Kesadaran akan ketidakmampuan diri di hadapan Allah menjadikan para suster juga senantiasa bersikap rendah hati dan mengandalkan kekuatan Allah dalam seluruh pergulatan hidupnya. Para suster juga menyadari bahwa dengan menjalin relasi yang mendalam dengan Tuhan dalam doa, memampukan mereka untuk dapat berdiskresi dengan baik. Artinya bahwa dengan membangun relasi dengan Allah dimampukan untuk masuk dalam kedalaman hati dimana Allah bertahkta. Para suster juga semakin peka dengan gerakan Roh dalam hatinya sehingga mampu dalam mengambil keputusan dan melaksanakannya. Hal ini juga menunjukkan bahwa para suster sedang bertumbuh dalam kecerdasan spiritual,

karena menjadi lebih peka dengan gerakan Roh sehingga dengan sungguh pula menghayati panggilannya sebagai suster CB.

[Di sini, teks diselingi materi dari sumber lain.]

<file path="src/rtl/requant_pkg.sv">
// Shared constants, result type and int8 clip helper for the requant scheduler.
package requant_pkg;

  localparam int unsigned NUM_CH_DEF     = 4;
  localparam int unsigned CH_W_DEF       = 2;
  localparam int unsigned IN_W_DEF       = 32;
  localparam int unsigned OUT_W_DEF      = 8;
  localparam int unsigned MULT_W_DEF     = 16;
  localparam int unsigned SHIFT_W_DEF    = 5;
  localparam int unsigned FIFO_DEPTH_DEF = 4;

  localparam int unsigned DEFAULT_MULT  = 116;
  localparam int unsigned DEFAULT_SHIFT = 16;

  localparam int SAT_MAX = 127;
  localparam int SAT_MIN = -128;

  // Working width of the clip helper; any product width up to this is accepted.
  localparam int unsigned CLIP_W = 64;

  typedef struct packed {
    logic       clipped;
    logic [7:0] data;
  } clip_t;

  function automatic clip_t clip_int8(input logic signed [CLIP_W-1:0] v);
    clip_t r;
    r.clipped = 1'b0;
    r.data    = v[7:0];
    if (v > CLIP_W'(SAT_MAX)) begin
      r.clipped = 1'b1;
      r.data    = 8'h7F;
    end else if (v < CLIP_W'(SAT_MIN)) begin
      r.clipped = 1'b1;
      r.data    = 8'h80;
    end
    return r;
  endfunction

endpackage

</file>
<file path="src/rtl/requant_core.sv">
// Two-stage requant datapath: multiply on accept, shift/saturate on the next edge.
module requant_core
  import requant_pkg::*;
#(
  parameter int unsigned IN_W    = IN_W_DEF,
  parameter int unsigned MULT_W  = MULT_W_DEF,
  parameter int unsigned SHIFT_W = SHIFT_W_DEF,
  parameter int unsigned CH_W    = CH_W_DEF,
  parameter int unsigned OUT_W   = OUT_W_DEF
) (
  input  logic                      clk,
  input  logic                      rst,
  input  logic                      in_valid,
  input  logic signed [IN_W-1:0]    in_data,
  input  logic [MULT_W-1:0]         in_mult,
  input  logic [SHIFT_W-1:0]        in_shift,
  input  logic [CH_W-1:0]           in_ch,
  output logic                      out_valid,
  output logic [OUT_W-1:0]          out_data,
  output logic [CH_W-1:0]           out_ch,
  output logic                      out_clipped
);

  localparam int unsigned PROD_W = IN_W + MULT_W + 1;

  logic                     s1_valid;
  logic signed [PROD_W-1:0] s1_prod;
  logic [SHIFT_W-1:0]       s1_shift;
  logic [CH_W-1:0]          s1_ch;

  logic signed [PROD_W-1:0] prod_d;
  logic signed [PROD_W-1:0] sh;
  clip_t                    res;

  // Signed accumulator times zero-extended unsigned multiplier.
  always_comb begin
    prod_d = PROD_W'(in_data) * PROD_W'($signed({1'b0, in_mult}));
  end

  // Stage-1 valid with reset; datapath registers only load on accept.
  always_ff @(posedge clk) begin
    if (rst) begin
      s1_valid <= 1'b0;
    end else begin
      s1_valid <= in_valid;
    end
    if (in_valid) begin
      s1_prod  <= prod_d;
      s1_shift <= in_shift;
      s1_ch    <= in_ch;
    end
  end

  // Stage 2: arithmetic (floor) shift then clip to int8; consumed at the next edge.
  always_comb begin
    sh  = s1_prod >>> s1_shift;
    res = clip_int8(CLIP_W'(sh));
  end

  assign out_valid   = s1_valid;
  assign out_data    = OUT_W'(res.data);
  assign out_ch      = s1_ch;
  assign out_clipped = res.clipped;

endmodule

</file>
<file path="src/rtl/requant_scheduler.sv">
// Round-robin requant scheduler: per-channel table, shared datapath, FWFT output FIFO.
module requant_scheduler
  import requant_pkg::*;
#(
  parameter int unsigned NUM_CH        = NUM_CH_DEF,
  parameter int unsigned CH_W          = CH_W_DEF,
  parameter int unsigned IN_W          = IN_W_DEF,
  parameter int unsigned OUT_W         = OUT_W_DEF,
  parameter int unsigned MULT_W        = MULT_W_DEF,
  parameter int unsigned SHIFT_W       = SHIFT_W_DEF,
  parameter int unsigned DEFAULT_MULT  = requant_pkg::DEFAULT_MULT,
  parameter int unsigned DEFAULT_SHIFT = requant_pkg::DEFAULT_SHIFT,
  parameter int unsigned FIFO_DEPTH    = FIFO_DEPTH_DEF
) (
  input  logic                     clk,
  input  logic                     rst,
  input  logic [NUM_CH-1:0]        req_valid,
  input  logic [NUM_CH*IN_W-1:0]   req_data,
  output logic [NUM_CH-1:0]        req_ready,
  input  logic                     cfg_we,
  input  logic [CH_W-1:0]          cfg_ch,
  input  logic [MULT_W-1:0]        cfg_mult,
  input  logic [SHIFT_W-1:0]       cfg_shift,
  output logic                     out_valid,
  input  logic                     out_ready,
  output logic [OUT_W-1:0]         out_data,
  output logic [CH_W-1:0]          out_ch,
  output logic                     busy,
  output logic [15:0]              sat_cnt
);

  localparam int unsigned AW    = $clog2(FIFO_DEPTH);
  localparam int unsigned CNT_W = AW + 1;

  logic [MULT_W-1:0]  mult_tbl  [NUM_CH];
  logic [SHIFT_W-1:0] shift_tbl [NUM_CH];

  logic [CH_W-1:0] rr_ptr;
  logic [CH_W-1:0] cand;
  logic [CH_W-1:0] idx;
  logic            found;
  logic            credit_ok;
  logic            grant;

  logic             core_valid;
  logic [OUT_W-1:0] core_data;
  logic [CH_W-1:0]  core_ch;
  logic             core_clipped;

  logic [OUT_W-1:0] data_mem [FIFO_DEPTH];
  logic [CH_W-1:0]  ch_mem   [FIFO_DEPTH];
  logic [AW-1:0]    wr_ptr;
  logic [AW-1:0]    rd_ptr;
  logic [CNT_W-1:0] fifo_count;
  logic             push;
  logic             pop;
  logic [15:0]      sat_q;

  // Pick the first requesting channel at or after rr_ptr, wrapping.
  always_comb begin
    cand  = rr_ptr;
    found = 1'b0;
    idx   = '0;
    for (int unsigned i = 0; i < NUM_CH; i++) begin
      idx = rr_ptr + CH_W'(i);
      if (!found && req_valid[idx]) begin
        cand  = idx;
        found = 1'b1;
      end
    end
  end

  // Credit counts only registered occupancy, so a pop this cycle frees nothing yet.
  always_comb begin
    credit_ok = (fifo_count + CNT_W'(core_valid)) < CNT_W'(FIFO_DEPTH);
    grant     = found && credit_ok && !rst;
    req_ready = grant ? (NUM_CH'(1) << cand) : '0;
  end

  // Round-robin pointer advances past the granted channel.
  always_ff @(posedge clk) begin
    if (rst) begin
      rr_ptr <= '0;
    end else if (grant) begin
      rr_ptr <= cand + CH_W'(1);
    end
  end

  // Per-channel multiplier/shift table; a same-cycle grant sees the old entry.
  always_ff @(posedge clk) begin
    if (rst) begin
      for (int unsigned i = 0; i < NUM_CH; i++) begin
        mult_tbl[i]  <= MULT_W'(DEFAULT_MULT);
        shift_tbl[i] <= SHIFT_W'(DEFAULT_SHIFT);
      end
    end else if (cfg_we) begin
      mult_tbl[cfg_ch]  <= cfg_mult;
      shift_tbl[cfg_ch] <= cfg_shift;
    end
  end

  requant_core #(
    .IN_W    (IN_W),
    .MULT_W  (MULT_W),
    .SHIFT_W (SHIFT_W),
    .CH_W    (CH_W),
    .OUT_W   (OUT_W)
  ) u_core (
    .clk         (clk),
    .rst         (rst),
    .in_valid    (grant),
    .in_data     (req_data[cand*IN_W +: IN_W]),
    .in_mult     (mult_tbl[cand]),
    .in_shift    (shift_tbl[cand]),
    .in_ch       (cand),
    .out_valid   (core_valid),
    .out_data    (core_data),
    .out_ch      (core_ch),
    .out_clipped (core_clipped)
  );

  assign push = core_valid;
  assign pop  = out_valid && out_ready;

  // FIFO storage; contents need no reset since occupancy gates visibility.
  always_ff @(posedge clk) begin
    if (push) begin
      data_mem[wr_ptr] <= core_data;
      ch_mem[wr_ptr]   <= core_ch;
    end
  end

  // FIFO pointers and occupancy; simultaneous push and pop holds the count.
  always_ff @(posedge clk) begin
    if (rst) begin
      wr_ptr     <= '0;
      rd_ptr     <= '0;
      fifo_count <= '0;
    end else begin
      if (push) wr_ptr <= wr_ptr + AW'(1);
      if (pop)  rd_ptr <= rd_ptr + AW'(1);
      unique case ({push, pop})
        2'b10:   fifo_count <= fifo_count + CNT_W'(1);
        2'b01:   fifo_count <= fifo_count - CNT_W'(1);
        default: fifo_count <= fifo_count;
      endcase
    end
  end

  // Saturating count of clipped results entering the FIFO.
  always_ff @(posedge clk) begin
    if (rst) begin
      sat_q <= '0;
    end else if (push && core_clipped && (sat_q != '1)) begin
      sat_q <= sat_q + 16'd1;
    end
  end

  // Outputs are forced quiet while reset is asserted.
  always_comb begin
    out_valid = !rst && (fifo_count != '0);
    out_data  = rst ? '0 : data_mem[rd_ptr];
    out_ch    = rst ? '0 : ch_mem[rd_ptr];
    busy      = !rst && (core_valid || (fifo_count != '0));
    sat_cnt   = rst ? '0 : sat_q;
  end

  no_overflow: assert property (@(posedge clk) disable iff (rst)
    !(push && !pop && (fifo_count == CNT_W'(FIFO_DEPTH))));

endmodule

</file>
<file path="config.mk">
export PLATFORM = sky130hd
export DESIGN_NAME = requant_scheduler
export DESIGN_NICKNAME = d
export VERILOG_FILES = /design/src/rtl/requant_pkg.sv /design/src/rtl/requant_core.sv /design/src/rtl/requant_scheduler.sv
export SDC_FILE = /design/constraint.sdc
export NUM_CORES = 2
export LEC_CHECK = 0
export ABC_AREA = 1
export CAP_MARGIN = 20
export CORE_ASPECT_RATIO = 1.1
export CORE_MARGIN = 4
export CORE_UTILIZATION = 57
export CTS_CLUSTER_DIAMETER = 200
export CTS_CLUSTER_SIZE = 25
export DETAILED_ROUTE_END_ITERATION = 16
export GPL_TIMING_DRIVEN = 0
export PLACE_DENSITY = 0.81
export RECOVER_POWER = 25
export SLEW_MARGIN = 0
export SYNTH_ARGS = -nofsm -noshare
export SYNTH_HDL_FRONTEND = slang
export SYNTH_SLANG_ARGS = --single-unit
</file>
<file path="constraint.sdc">
create_clock -name clk -period 7.5 [get_ports clk]
set_input_delay 0.75 -clock clk [delete_from_list [all_inputs] [get_ports clk]]
set_output_delay 0.75 -clock clk [all_outputs]
set_load 0.02 [all_outputs]
</file>
==> metrics <==
status=complete, but fails checks; failing checks=max-capacitance violations, max-slew violations, negative setup slack; skew final=0.0193 ns; clk sinks=208; area delta synth->final=25.6%; FF-to-FF setup slack=-0.89 ns; Root Driver=clkbuf_16; Critical R2R Capture=u_core.s1_prod[43]$_DFFE_PP_; # DRC=0; design area=39,800 um^2; ys async rst share=0; WL final=118 mm; cell family with most CP delay=adder cells; wire per inst=23.0 um; Synth Net Count=4,693; final worst slack=-0.894 ns; Hold Startpoint=sat_q[6]$_SDFFE_PP0P_; Hold-fix buffers, CTS=0; hold endpoint=sat_q[6]$_SDFFE_PP0P_; HPWL after DPL=81.2 mm; Final setup viols=34; most common library cells after synthesis=inv_1 (706), nand2_1 (683), nor2_1 (519), fa_1 (490), nand3_1 (343); syn_area_per_cell=~8.1 um^2; CTS tree=done; worst-path maximum fanout=8; fmax=0.119 GHz; most numerous cell in the Yosys netlist=inv_1; slowest CP cell=fa_1; Die ar.=between 50,000 and 60,000 um^2; Worst Path Buf+Inv=15; part of the Yosys area used for sequential elements=0.188; vias=around 31,000; GP Congestion=between 1 and 1.5; clock slew at reported path FFs=0.11 ns; reg2reg start=rr_ptr[0]$_SDFFE_PP0P_; critical path arrival=8.65 ns; Synth cell types=55; Yosys reg bits=208; main area contributors after synthesis=fa_1 (31%), edfxtp_1 (17%), inv_1 (8.4%); Die X=233 um; fin crit period=8.39 ns; Core Box Area=between 50,000 and 60,000 um^2; number of DRC markers in iteration 0=3,433; Detail Route Antenna Nets=0; Tightest Pin Transition=2.42 ns; unrepaired setup endpoints after global routing=true; Most used DFF post-synth=edfxtp_1; Starting Density=0.577; number of synthesized flops with an enable pin=180; CP max stage delay=0.59 ns; IO Port Bufs=190; Synth area leader=fa_1; kind of critical path=reg -> reg; placed cell areas=34,800 um^2; initial antenna violation count=3; die height=255 um; CTS Buffer Depth=3; Worst-Skew Late Latency=0.50 ns; max-slew violations=12; critical path required time=7.75 ns; max_slew headroom=-0.628; DR pass1 iterations=6; Max Cap Viol=1; type of origin of the critical path=register; Rows=90; H-tree Lvls=1; drt via density=around 5.9; CP most frequent cell=fa_1; largest net degree at the start of global routing=27; total CTS buffers=12; # nets final=5,173; # IOs=191; number of global-route vias before repair=31,300; total track usage=0.377; final hold vios=0; area of the mapped netlist=31,700 um^2; Synth warnings=0; first-pass GRT wire length=roughly 170 mm; grt ovf=0; Hold Path Cell Cnt=2; path depth of the worst reg2reg path=40; layout cell share with drive strength beyond 1=0.218; Synth top area share=0.309; Gate Count Post-Synth=3,917; crit share post-route=1.12; Min-Delay Path Class=reg -> reg; CP Capture Type=register
==> final cells by class <==
type,count,area [um^2]
fill,3844,15100
timing repair buffer,475,4520
multi-input combinational,2748,23100
tap,736,921
clock inverter,1,16.3
clock buffer,18,344
antenna,1,2.50
timing repair inverter,1,8.76
sequential,208,5970
buffer,186,1900
inverter,765,3050
==> placed cells by master, fill, tap and decap left out, drive strengths merged, types with 2 or more instances in the layout <==
| cell | n |
|---|---|
| nand4 | 8 |
| xnor2 | 22 |
| dlygate4sd2 | 4 |
| ha | 127 |
| nor3 | 29 |
| nor2 | 554 |
| or2 | 45 |
| clkinvlp | 2 |
| and3 | 2 |
| o21ai | 145 |
| o21a | 5 |
| a31oi | 15 |
| nand3 | 344 |
| xor2 | 45 |
| mux2i | 4 |
| clkdlybuf4s50 | 180 |
| a21oi | 100 |
| o211ai | 46 |
| dfxtp | 28 |
| buf | 430 |
| fa | 490 |
| and2 | 43 |
| clkbuf | 61 |
| clkinv | 14 |
| edfxtp | 180 |
| o22ai | 5 |
| nor4 | 8 |
| dlygate4sd3 | 2 |
| o221ai | 3 |
| o21bai | 2 |
| nand2 | 702 |
| inv | 751 |
| bufbuf | 2 |
==> state kept, by name, indices dropped and copies added, names as in the netlist, named ones only <==
register / cells
mult_tbl: 64
u_core.s1_prod: 49
data_mem: 32
shift_tbl: 20
sat_q: 16
ch_mem: 8
u_core.s1_shift: 5
fifo_count: 3
rd_ptr: 2
rr_ptr: 2
u_core.out_ch: 2
wr_ptr: 2
u_core.out_valid: 1
==> worst register-to-register path, delay by kind of cell (launching register included) <==
kind            cells  cell delay [ns]
xor+xnor            1             0.16
buf+inv            15             1.67
flops               1             0.35
simple gates       12             1.94
mux                 1             0.24
fa+ha+maj           7             3.42
compound gates      4             0.37
==> repair_timing <==
| action | CTS | global route |
|---|---|---|
| pin swaps | 142 | 147 |
| resized for setup | 479 | 236 |
| endpoints found under the setup margin | 34 | 41 |
| cloned | 8 | 1 |
| setup buffers | 206 | 71 |
==> worst max path at each step <==
| stage | start | to | slack [ns] | cells past startpoint |
|---|---|---|---|---|
| finish | rr_ptr[0]$_SDFFE_PP0P_ | u_core.s1_prod[43]$_DFFE_PP_ | -0.89 | 40 |
| global placement | req_valid[0] | req_ready[3] | -2.20 | 10 |
| global route | rr_ptr[0]$_SDFFE_PP0P_ | u_core.s1_prod[45]$_DFFE_PP_ | -1.04 | 40 |
| floorplan | req_valid[0] | u_core.s1_prod[47]$_DFFE_PP_ | -0.009 | 35 |
| CTS | rr_ptr[0]$_SDFFE_PP0P_ | u_core.s1_prod[47]$_DFFE_PP_ | -0.44 | 37 |
| detailed placement | req_valid[0] | u_core.s1_prod[42]$_DFFE_PP_ | -2.01 | 40 |
==> through the flow <==
stage	setup slack [ns]	setup TNS [ns]	instances	utilization	hold WS (ns)
2_1_floorplan	-0.00890	-0.00890	3917	-	0.439
3_3_place_gp	-2.20	-60.91	4843	0.632	0.448
3_5_place_dp	-2.01	-53.17	4849	0.634	0.452
4_1_cts	-0.442	-4.79	5074	0.703	0.467
5_1_grt	-1.04	-28.44	5138	0.725	0.486
6_report	-0.894	-22.78	5139	0.725	0.468
==> routing by layer <==
layer | vias up | GRT usage | share of wire
li1 | 13000 | - | -
met1 | 14600 | 0.433 | 0.33
met2 | 2268 | 0.611 | 0.46
met3 | 770 | 0.0974 | 0.11
met4 | 6 | 0.266 | 0.10
met5 | - | 0 | 0.00042
==> cells by family (layout without fill, tap and decap cells) <==
| logic type | count (synthesis) | in the layout | synth area share |
|---|---|---|---|
| buffers and inverters | 961 | 1446 | 0.137 |
| muxes | 4 | 4 | 0.00126 |
| and+or+nand+nor | 1735 | 1735 | 0.235 |
| DFF | 208 | 208 | 0.188 |
| AOI/OAI and AO/OA | 325 | 325 | 0.0598 |
| other | 0 | 1 | 0 |
| adders and majority gates | 617 | 617 | 0.359 |
| xor gates and xnor gates | 67 | 67 | 0.0190 |
Power is not shown: default switching activity piles up to over one toggle a cycle in this logic, so the estimate is an artifact.
==> config.mk <==
export PLATFORM = sky130hd
export DESIGN_NAME = nco_multi_ch
export DESIGN_NICKNAME = d
export VERILOG_FILES = /design/src/rtl/nco_pkg.sv /design/src/rtl/nco_channel.sv /design/src/rtl/nco_multi_ch.sv
export SDC_FILE = /design/constraint.sdc
export NUM_CORES = 1
export LEC_CHECK = 0
export CAP_MARGIN = 30
export CORE_UTILIZATION = 64
export CTS_BUF_LIST = sky130_fd_sc_hd__clkbuf_2
export DETAILED_ROUTE_END_ITERATION = 7
export PLACE_DENSITY_LB_ADDON = 0.05
export SETUP_SLACK_MARGIN = 0.5
export SYNTH_ARGS = -nofsm -noshare
export SYNTH_HDL_FRONTEND = slang
export SYNTH_HIERARCHICAL = 1
export SYNTH_SLANG_ARGS = --single-unit
==> constraint.sdc <==
create_clock -name clk_in -period 5.9 [get_ports clk_in]
set_input_delay 1.77 -clock clk_in [delete_from_list [all_inputs] [get_ports clk_in]]
set_output_delay 1.77 -clock clk_in [all_outputs]
set_load 0.005 [all_outputs]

Upaya yang dilakukan para suster, dilain pihak menyadari bahwa untuk mencapai kecerdasan spiritual, melewati pengalaman keseharian (kecerdasan emosi, kecerdasan intelektual dan kecerdasan sosial) yang kodrati yang mengalami tranformasi nilai menuju yang adikodrati. Kesadaran ini dapat ditemukan ketika para suster senantiasa berefleksi dan berdiskresi setiap saat, apapun pengalaman yang dijumpai.

Dengan upaya terus-menerus membangun hidup doa, para suster mengalami bahwa mereka semakin bertumbuh dan berkembang dalam hidup doa yang sungguh berperanan dalam meningkatkan kecerdasan spiritualnya. Artinya bahwa para suster mengalami bahwa mereka semakin tumbuh dan berkembang dalam hidup doa juga kecerdasan spiritualnya, meskipun selalu ada hambatan dan tantangan yang tak dapat dielakkan. Para suster juga menyadari bahwa tidak mudah dalam membangun hidup rohani, namun kedisiplinan diri, memiliki komitmen dan daya juang yang tinggi menjadi hal yang sangat penting bagi para suster ketika dihadapkan pada realitas. Kepercayaan yang kuat akan cinta dan rahmat Allah dalam hidupnya mengajak para suster untuk terus menerus bertekun dalam membangun hidup rohaninya.